Your task: Please copy each line of the listing below in which the word "mapped" appears.

Records shown:
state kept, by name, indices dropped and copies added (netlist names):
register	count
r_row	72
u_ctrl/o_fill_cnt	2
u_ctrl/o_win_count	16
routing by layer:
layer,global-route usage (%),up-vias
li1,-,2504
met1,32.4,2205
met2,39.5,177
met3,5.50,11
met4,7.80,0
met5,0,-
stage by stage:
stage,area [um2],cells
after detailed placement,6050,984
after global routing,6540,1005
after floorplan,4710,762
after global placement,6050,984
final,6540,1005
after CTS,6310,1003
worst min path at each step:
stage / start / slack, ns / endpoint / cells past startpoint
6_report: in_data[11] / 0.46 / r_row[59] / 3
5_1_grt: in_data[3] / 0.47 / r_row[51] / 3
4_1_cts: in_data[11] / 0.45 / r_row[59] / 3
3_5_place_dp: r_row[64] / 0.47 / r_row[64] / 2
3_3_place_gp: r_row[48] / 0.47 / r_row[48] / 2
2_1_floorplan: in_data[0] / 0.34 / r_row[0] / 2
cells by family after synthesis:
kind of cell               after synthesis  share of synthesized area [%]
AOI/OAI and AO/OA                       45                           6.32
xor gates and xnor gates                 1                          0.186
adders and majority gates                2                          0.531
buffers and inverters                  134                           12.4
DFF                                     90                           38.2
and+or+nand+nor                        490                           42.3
[src/rtl/riscv_pipe_pkg.sv]
// Shared types for the RISC-V pipeline: decode control bundle, ALU encodings
// and the decode->execute stage state.
package riscv_pipe_pkg;

    // ALU operation encodings carried in ctrl_bundle_t.alu_ctrl
    localparam logic [3:0] ALU_ADD  = 4'b0000;
    localparam logic [3:0] ALU_SUB  = 4'b0001;
    localparam logic [3:0] ALU_AND  = 4'b0010;
    localparam logic [3:0] ALU_OR   = 4'b0011;
    localparam logic [3:0] ALU_XOR  = 4'b0100;
    localparam logic [3:0] ALU_SLT  = 4'b0101;
    localparam logic [3:0] ALU_SLTU = 4'b0110;
    localparam logic [3:0] ALU_SLL  = 4'b0111;
    localparam logic [3:0] ALU_SRL  = 4'b1000;
    localparam logic [3:0] ALU_SRA  = 4'b1001;
    localparam logic [3:0] ALU_LUI  = 4'b1010;

    typedef struct packed {
        logic [1:0] result_src;
        logic       mem_write;
        logic       branch;
        logic [3:0] alu_ctrl;
        logic       jal;
        logic       jalr;
        logic       alu_src;
        logic       reg_write;
    } ctrl_bundle_t;

    localparam int unsigned CTRL_BUNDLE_W = $bits(ctrl_bundle_t);

    typedef enum logic [1:0] {
        ST_EMPTY = 2'b00,
        ST_ONE   = 2'b01,
        ST_TWO   = 2'b10
    } stage_state_t;

endpackage

[src/rtl/pipe_skid_entry.sv]
// One payload slot of the decode->execute stage: control + data words and a full flag.
// Clearing zeroes the control (so an empty slot never looks like a live op) but keeps data.
module pipe_skid_entry #(
    parameter int unsigned CTRL_W = 12,
    parameter int unsigned DATA_W = 128
) (
    input  logic              clk,
    input  logic              rst_n,
    input  logic              load,
    input  logic              clear,
    input  logic [CTRL_W-1:0] ctrl_d,
    input  logic [DATA_W-1:0] data_d,
    output logic [CTRL_W-1:0] ctrl_q,
    output logic [DATA_W-1:0] data_q,
    output logic              full
);

    always_ff @(posedge clk or negedge rst_n) begin
        if (!rst_n) begin
            full   <= 1'b0;
            ctrl_q <= '0;
            data_q <= '0;
        end else if (clear) begin
            full   <= 1'b0;
            ctrl_q <= '0;
        end else if (load) begin
            full   <= 1'b1;
            ctrl_q <= ctrl_d;
            data_q <= data_d;
        end
    end

endmodule

[src/rtl/decode_exec_pipe_stage.sv]
// Decode->execute pipeline register with a 2-entry skid buffer (registered ready_o),
// synchronous flush and a saturating bubble-cycle counter.
module decode_exec_pipe_stage
    import riscv_pipe_pkg::*;
#(
    parameter int unsigned DATA_WIDTH = 32,
    parameter int unsigned NUM_DATA   = 4,
    parameter int unsigned CTRL_WIDTH = CTRL_BUNDLE_W,
    parameter int unsigned CNT_WIDTH  = 16
) (
    input  logic                           clk,
    input  logic                           rst_n,
    input  logic                           valid_i,
    output logic                           ready_o,
    input  logic [CTRL_WIDTH-1:0]          ctrl_i,
    input  logic [NUM_DATA*DATA_WIDTH-1:0] data_i,
    input  logic                           flush_i,
    output logic                           valid_o,
    input  logic                           ready_i,
    output logic [CTRL_WIDTH-1:0]          ctrl_o,
    output logic [NUM_DATA*DATA_WIDTH-1:0] data_o,
    output logic [CNT_WIDTH-1:0]           bubble_cnt_o
);

    localparam int unsigned BUS_W = NUM_DATA * DATA_WIDTH;

    stage_state_t state, state_nxt;

    logic                  accept, pop;
    logic                  main_load, main_clr, main_sel_skid;
    logic                  skid_load, skid_clr;
    logic                  main_full, skid_full;
    logic [CTRL_WIDTH-1:0] main_ctrl_d, skid_ctrl;
    logic [BUS_W-1:0]      main_data_d, skid_data;

    assign accept = valid_i & ready_o;
    assign pop    = valid_o & ready_i;

    assign main_ctrl_d = main_sel_skid ? skid_ctrl : ctrl_i;
    assign main_data_d = main_sel_skid ? skid_data : data_i;

    // State register; ready_o is registered from the next state
    always_ff @(posedge clk or negedge rst_n) begin
        if (!rst_n) begin
            state   <= ST_EMPTY;
            ready_o <= 1'b1;
        end else begin
            state   <= state_nxt;
            ready_o <= (state_nxt != ST_TWO);
        end
    end

    // Next-state and entry controls; flush overrides accept and pop
    always_comb begin
        state_nxt     = state;
        main_load     = 1'b0;
        main_clr      = 1'b0;
        main_sel_skid = 1'b0;
        skid_load     = 1'b0;
        skid_clr      = 1'b0;
        if (flush_i) begin
            main_clr  = 1'b1;
            skid_clr  = 1'b1;
            state_nxt = ST_EMPTY;
        end else begin
            unique case (state)
                ST_EMPTY: begin
                    if (accept) begin
                        main_load = 1'b1;
                        state_nxt = ST_ONE;
                    end
                end
                ST_ONE: begin
                    if (pop && accept) begin
                        main_load = 1'b1;
                    end else if (pop) begin
                        // Clearing zeroes stored ctrl so the bubble is inert
                        main_clr  = 1'b1;
                        state_nxt = ST_EMPTY;
                    end else if (accept) begin
                        skid_load = 1'b1;
                        state_nxt = ST_TWO;
                    end
                end
                ST_TWO: begin
                    if (pop && skid_full) begin
                        main_load     = 1'b1;
                        main_sel_skid = 1'b1;
                        skid_clr      = 1'b1;
                        state_nxt     = ST_ONE;
                    end
                end
                default: begin
                    main_clr  = 1'b1;
                    skid_clr  = 1'b1;
                    state_nxt = ST_EMPTY;
                end
            endcase
        end
    end

    pipe_skid_entry #(
        .CTRL_W (CTRL_WIDTH),
        .DATA_W (BUS_W)
    ) u_main (
        .clk    (clk),
        .rst_n  (rst_n),
        .load   (main_load),
        .clear  (main_clr),
        .ctrl_d (main_ctrl_d),
        .data_d (main_data_d),
        .ctrl_q (ctrl_o),
        .data_q (data_o),
        .full   (main_full)
    );

    pipe_skid_entry #(
        .CTRL_W (CTRL_WIDTH),
        .DATA_W (BUS_W)
    ) u_skid (
        .clk    (clk),
        .rst_n  (rst_n),
        .load   (skid_load),
        .clear  (skid_clr),
        .ctrl_d (ctrl_i),
        .data_d (data_i),
        .ctrl_q (skid_ctrl),
        .data_q (skid_data),
        .full   (skid_full)
    );

    assign valid_o = main_full;

    // Saturating count of edges seen with no valid payload at the output
    always_ff @(posedge clk or negedge rst_n) begin
        if (!rst_n) begin
            bubble_cnt_o <= '0;
        end else if (!valid_o && (bubble_cnt_o != {CNT_WIDTH{1'b1}})) begin
            bubble_cnt_o <= bubble_cnt_o + CNT_WIDTH'(1);
        end
    end

endmodule

[config.mk]
export PLATFORM = sky130hd
export DESIGN_NAME = decode_exec_pipe_stage
export DESIGN_NICKNAME = d
export VERILOG_FILES = /design/src/rtl/riscv_pipe_pkg.sv /design/src/rtl/pipe_skid_entry.sv /design/src/rtl/decode_exec_pipe_stage.sv
export SDC_FILE = /design/constraint.sdc
export NUM_CORES = 1
export LEC_CHECK = 0
export CORE_MARGIN = 2
export CORE_UTILIZATION = 40
export CTS_BUF_LIST = sky130_fd_sc_hd__clkbuf_4
export DETAILED_ROUTE_END_ITERATION = 7
export PLACE_DENSITY = 0.66
export SYNTH_ARGS = -nofsm -noshare
export SYNTH_HDL_FRONTEND = slang
export SYNTH_SLANG_ARGS = --single-unit
[constraint.sdc]
create_clock -name clk -period 6.35 [get_ports clk]
set_input_delay 0.9525 -clock clk [delete_from_list [all_inputs] [get_ports clk]]
set_output_delay 0.9525 -clock clk [all_outputs]
set_load 0.005 [all_outputs]
Word level (Yosys, flattened, before mapping)
Cells that the tools add are included.
Operators by class
  add/subtract/negate cells: 1
  equality and inequality tests: 4
  mux-type cells: 34
  bitwise operators: 4
  reductions and logical operators: 11
Operator list (count)
  $mux 128: 1
  $mux 12: 5
  $mux 1: 18
  $add 16x1->16 const B: 1
  $ne 16x16->1 const B: 1
  $mux 2: 6
  $pmux 2 s3: 1
  $pmux 1 s2: 2
  $reduce_and 2->1: 2
  $reduce_bool 2->1: 2
  $reduce_or 2->1: 2
  $logic_and 1x1->1: 3
  $pmux 1 s3: 1
  $and 1x1->1: 2
  $eq 2x1->1 const B: 1
  $eq 2x2->1 const B: 1
  $logic_not 2->1: 1
  $ne 2x2->1 const B: 1
  $not 1->1: 2
  $logic_not 1->1: 1
Storage, ports and cells
  flip-flop bits (word level): 301
  output and inout port bits: 158
  word-level logic and storage cells: 63

Depth between registers and ports, before layout
  word-level depth: 8
  depth in mapped cells: 9
  mapped depth without buffers: 5

Modules after synthesis
From an unflattened synthesis, not the netlist that was laid out.
Unflattened totals
  cells, all modules: 881
  area, all modules: 14457.6 um2
By module, submodules not included
  pipe_skid_entry: times used 2, cells each 313, area an instance 5809.3 um2, seq. area each 3528.4 um2
  decode_exec_pipe_stage: times used 1, cells each 255, area an instance 2839.0 um2, seq. area each 476.7 um2

Worst setup path after synthesis
Ideal clock, no wire load.
  path kind: input port to flip-flop
  from: in ready_i
  to: reg u_skid.data_q[100]
  arrival: 2.468 ns
  required time: 6.225 ns
  path slack: 3.758 ns
  stages on the path: 6
  path through: a21boi_1 -> or3b_1 -> nor2_1 -> buf_2 -> buf_4 -> mux2_2
On the way
  cells in the longest elaborated chain, start to end: 7
  elaborated cells on any way between the ends: 12
  those cells by class: 7 x mux; 2 x bitwise; 3 x reduce/logical
RTL lines
  from (decl): line decode_exec_pipe_stage.sv:19  | input logic ready_i,
  $and 1x1->1 *: line decode_exec_pipe_stage.sv:37  | assign pop = valid_o & ready_i;
  $logic_and 1x1->1: line decode_exec_pipe_stage.sv:86  | if (pop && skid_full) begin
  $mux 1: line decode_exec_pipe_stage.sv:86
  $pmux 1 s2: line decode_exec_pipe_stage.sv:66  | unique case (state)
  $mux 1: line decode_exec_pipe_stage.sv:61  | if (flush_i) begin
  $not 1->1 (no source line)
  $reduce_and 2->1 (no source line) *
  to (signal assigned): line pipe_skid_entry.sv:29  | data_q <= data_d;
  to (decl): line pipe_skid_entry.sv:14  | output logic [DATA_W-1:0] data_q,
Every way passes the cells marked *; elsewhere a longest branch is shown, timed or not.
A chain may end at the register's enable or synchronous reset.

Final worst setup path
  from: in ready_i
  to: reg u_skid.data_q[39]
Same word-level chain as after synthesis.

==> results by stage <==
Timing:
- The clock skew after layout is 0.0314 ns.
- The worst relative slew slack is 0.317.
- Of the available clock period, the critical path in the final layout requires 0.470.
- The count of final hold-check violations came to 0.
- The setup violation total in the final timing report is 0.
- At the pin with the least slew margin, the transition time is 1.02 ns.
- Setup repair after global routing left no endpoint under its margin.
- The minimum clock period after layout is 2.99 ns.
- The final worst setup slack is 3.36 ns.
- Based on the critical path, the design can be clocked at up to 335 MHz.
- The final number of max-transition violations is 0.
- For the final routed database, the setup TNS stands at 0 ns.

Yosys:
- In the synthesized netlist the dominant register cell turns out to be sky130_fd_sc_hd__dfrtp_1.
- The largest total area in the synthesized netlist belongs to sky130_fd_sc_hd__dfrtp_1.
- Yosys mapped a number of flops with a built-in enable equal to 0.
- The portion of the post-synthesis area used by sequential elements is 0.577.
- The mapped netlist covers 0.0131 mm^2.
- The number of storage elements in the synthesis netlist is 301.
- The total nets after synthesis is 999.
- The count of unique library cells instantiated by Yosys is 41.
- The mean cell area of the mapped netlist is 15.3 um^2.
- In the synthesized netlist, the number of instances is 853.
- In the synthesized netlist the async set-or-reset flop fraction comes to 1.00.
- The proportion of netlist area held by the largest area contributor is 0.575.
- Sorting the synthesized cells by area gives the leading types as sky130_fd_sc_hd__dfrtp_1 57%, sky130_fd_sc_hd__mux2_2 26%, sky130_fd_sc_hd__mux2_1 7.5%.
- For this run, the number of Yosys warnings is 0.

Floorplan:
- The number of cell rows is 66.
- The initial cell density of the core is 0.403.
- The die footprint is 0.0341 mm^2.
- In this run the count of I/O pins placed on the die edge is 303.
- The core region is 0.0324 mm^2.
- The floorplan step set the die width to 185 um.
- The die is 185 um tall.

Clocking:
- The buffer cell driving the clock tree root is sky130_fd_sc_hd__clkbuf_4.
- The maximum root-to-sink buffer count is 3.
- The clock latency on the worst-skew pair is 0.69 ns.
- The number of buffers inserted by post-CTS setup repair is 0.
- The number of buffers inserted by hold repair at cts is 0.
- The number of buffers created by CTS is 84.
- The H-tree generated during clock tree synthesis spans 3 levels.
- CTS saw 301 sinks.
- The total of cells resized after clock tree synthesis is 0.
- The TritonCTS clock tree is done.
- After clock tree synthesis, the clock-pin slew on the worst setup and hold paths is 0.05 ns.

Layout:
- In the layout the commonest cells are 301 x sky130_fd_sc_hd__clkdlybuf4s50_1, 300 x sky130_fd_sc_hd__dfrtp_1, 298 x sky130_fd_sc_hd__mux2_2.
- The finished layout cell area is 0.0174 mm^2.
- The share of the core filled with cells in the final layout is 0.538.
- The filler cell count is 2,810.
- Leaving out fill and tap cells, the most frequent cell in the layout is sky130_fd_sc_hd__clkdlybuf4s50_1.
- From synthesis to final layout, the design area changed by 33.4%.
- The number of nets in the layout is 1,342.
- The multi-input combinational cells in the finished layout cover a total of 0.00519 mm^2.
- The ratio of cells with drive above 1 in the final layout is 0.353.
- Summing all flip-flop and latch instances after layout gives 0.00753 mm^2.

Pwr:
- The largest vdd supply drop is 0.183 mV.
- The sum of internal, switching and leakage power is 6.31 mW.
- The leakage power is 7.40 nW.
- Dividing total power by cell area gives a power density of 362 mW/mm^2.

Placed design:
- The detailed-placement wirelength estimate is 18,800 um.
- The placed instances occupy a cell area of 0.0164 mm^2.
- The count of port buffers added during placement is 302.
- At the placement stage, the worst setup path has a slack of 2.64 ns.
- Routability-driven placement finished with a final weighted congestion of 0.760.

Worst setup path:
- The data required time of the worst path is 6.90 ns.
- The reg-to-reg startpoint is state[0].
- Along the worst path, the maximum fanout reaches 92.
- STA classifies the critical path startpoint as a primary input.
- The worst setup path is of the in -> reg kind.
- The destination of the worst register-to-register timing path is u_skid.data_q[39].
- STA puts the critical path data arrival time at 3.54 ns.
- The number of cells on the worst reg-to-reg path is 5.
- The type of destination of the critical path is a register.
- The setup check on the worst reg-to-reg path leaves a slack of 3.53 ns.

Global route:
- Global routing finished with a remaining overflow of 0.
- The initial antenna violation count is 5.
- Entering global routing, the biggest net connects 114 pins.
- The wire length of the first global-routing pass is 47,300 um.
- For this run, the total global-route usage over all layers was measured as 0.176.
- The via count of the first global-routing pass is 8,758.

Drt:
- For this block, the routed nets add up to 29,700 um of wire.
- Using the TritonRoute via totals, the vias-per-cell ratio works out to 4.90.
- Detailed routing inserted a total of 8,257 vias.
- The number of antenna-violating nets in the routed design is 0.
- In the final routed layout, each cell accounts on average for 17.6 um.
- Before antenna repair, the detailed router went through 4 iterations.
- After detailed routing, the number of remaining DRC violations is 0.
- The detailed router's first-iteration violation count is 267.

Min path:
- The worst min-delay path class is in -> async.

Status:
- The run finished with clean final reports.

Job:
- The max capacitance violation total is 0.
-- flip-flops by register name, summed over array words and instances (netlist names) --
register,flops
u_skid.full,1
bubble_cnt_o,16
u_main.ctrl_q,12
ready_o,1
u_skid.ctrl_q,12
u_main.data_q,128
state,2
u_skid.data_q,128
u_main.full,1
-- how the worst max path moves through the flow --
stage	startpoint	to	slack [ns]	cells past startpoint
2_1_floorplan	ready_i	u_skid.data_q[100]	3.76	6
3_3_place_gp	ready_i	u_main.data_q[109]	2.68	6
3_5_place_dp	valid_i	u_main.data_q[40]	2.64	6
4_1_cts	valid_i	u_main.data_q[55]	3.42	6
5_1_grt	ready_i	u_main.data_q[63]	3.24	6
6_report	ready_i	u_skid.data_q[39]	3.36	6
-- cells by family after synthesis --
group,Yosys count,share of synthesized area
DFF,301,0.577
xor gates and xnor gates,16,0.0107
AOI/OAI and AO/OA,41,0.0255
adders and majority gates,1,0.000958
muxes,397,0.341
buffers and inverters,57,0.0267
and+or+nand+nor,40,0.0178
-- critical path, stage by stage --
cell	delay (ns)
sky130_fd_sc_hd__clkdlybuf4s50_1	0.46
sky130_fd_sc_hd__a21boi_1	0.29
sky130_fd_sc_hd__or3b_1	0.46
sky130_fd_sc_hd__nor2_4	0.37
sky130_fd_sc_hd__buf_12	0.41
sky130_fd_sc_hd__mux2_2	0.41
-- routing by layer --
layer,GRT usage,up-vias,part of all wire
li1,-,3845,-
met1,0.226,4080,0.44
met2,0.260,281,0.44
met3,0.0844,49,0.11
met4,0.0600,2,0.017
met5,0,-,0.00044
-- synth_stat cells (2+ instances only) --
master / n
sky130_fd_sc_hd__dfrtp_1: 300
sky130_fd_sc_hd__mux2_2: 298
sky130_fd_sc_hd__mux2_1: 87
sky130_fd_sc_hd__buf_2: 21
sky130_fd_sc_hd__a22o_1: 12
sky130_fd_sc_hd__mux2i_1: 12
sky130_fd_sc_hd__o2bb2ai_1: 12
sky130_fd_sc_hd__xnor2_1: 12
sky130_fd_sc_hd__clkbuf_1: 11
sky130_fd_sc_hd__buf_6: 10
sky130_fd_sc_hd__buf_4: 9
sky130_fd_sc_hd__nand4_1: 8
sky130_fd_sc_hd__nand3_1: 6
sky130_fd_sc_hd__and3_1: 5
sky130_fd_sc_hd__nand2_1: 5
sky130_fd_sc_hd__nor2_1: 5
sky130_fd_sc_hd__a21oi_1: 4
sky130_fd_sc_hd__and4_1: 4
sky130_fd_sc_hd__buf_1: 4
sky130_fd_sc_hd__xor2_1: 4
sky130_fd_sc_hd__inv_1: 2
sky130_fd_sc_hd__nand2b_1: 2
sky130_fd_sc_hd__o21bai_1: 2
-- layout make-up --
| type | instances | share of cell area |
|---|---|---|
| diodes | 4 | 0.000575 |
| clock buffers | 119 | 0.0513 |
| clock inverters | 11 | 0.00388 |
| inverters | 2 | 0.000431 |
| multi-input cells | 495 | 0.298 |
| flip-flops and latches | 301 | 0.433 |
| well taps | 442 | 0.0318 |
| repair buffers | 312 | 0.181 |
-- stage by stage --
| step | hold WS [ns] | instances |
|---|---|---|
| 2_1_floorplan | 0.465 | 853 |
| 3_3_place_gp | 0.474 | 1552 |
| 3_5_place_dp | 0.476 | 1552 |
| 4_1_cts | 0.242 | 1682 |
| 5_1_grt | 0.257 | 1684 |
| 6_report | 0.281 | 1686 |
-- where the power goes --
| part | leakage (nW) | total [mW] | switching (mW) | internal (mW) |
|---|---|---|---|---|
| Sequential | 3.64 | 2.98 | 0.356 | 2.63 |
| Combinational | 3.18 | 1.67 | 0.512 | 1.15 |
| Clock | 0.591 | 1.66 | 0.774 | 0.885 |
| Total | 7.40 | 6.31 | 1.64 | 4.67 |
Note: power is estimated with default switching activity, not from simulation.
--- src/rtl/fwd_track_unit.sv ---
// Operand-forwarding unit: tracks in-flight producers and resolves NUM_SRC ID operands.
// Optional statistics counters are enabled with the FWD_STATS_EN macro.
module fwd_src_resolve #(
    parameter int DATA_W           = 32,
    parameter int REG_AW           = 5,
    parameter int FWD_DEPTH        = 3,
    parameter int LOAD_READY_STAGE = 1,
    parameter int SEL_W            = 2
) (
    input  logic [REG_AW-1:0]                 rs,
    input  logic [DATA_W-1:0]                 rf_data,
    input  logic [FWD_DEPTH-1:0][DATA_W-1:0]  stage_data,
    input  logic [FWD_DEPTH-1:0]              rec_v,
    input  logic [FWD_DEPTH-1:0]              rec_we,
    input  logic [FWD_DEPTH-1:0]              rec_ld,
    input  logic [FWD_DEPTH-1:0][REG_AW-1:0]  rec_rd,
    output logic [DATA_W-1:0]                 operand,
    output logic [SEL_W-1:0]                  sel,
    output logic                              hazard
);
    // Scan oldest to youngest so the youngest match overwrites the rest.
    always_comb begin
        operand = rf_data;
        sel     = '0;
        hazard  = 1'b0;
        for (int k = FWD_DEPTH - 1; k >= 0; k--) begin
            if (rec_v[k] && rec_we[k] && (rec_rd[k] == rs) && (rs != '0)) begin
                operand = stage_data[k];
                sel     = SEL_W'(k + 1);
                hazard  = rec_ld[k] && (k < LOAD_READY_STAGE);
            end
        end
    end
endmodule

Your solution:
  depth in mapped cells: 9
  mapped depth without buffers: 5
- Yosys mapped a number of flops with a built-in enable equal to 0.
- The mapped netlist covers 0.0131 mm^2.
- The mean cell area of the mapped netlist is 15.3 um^2.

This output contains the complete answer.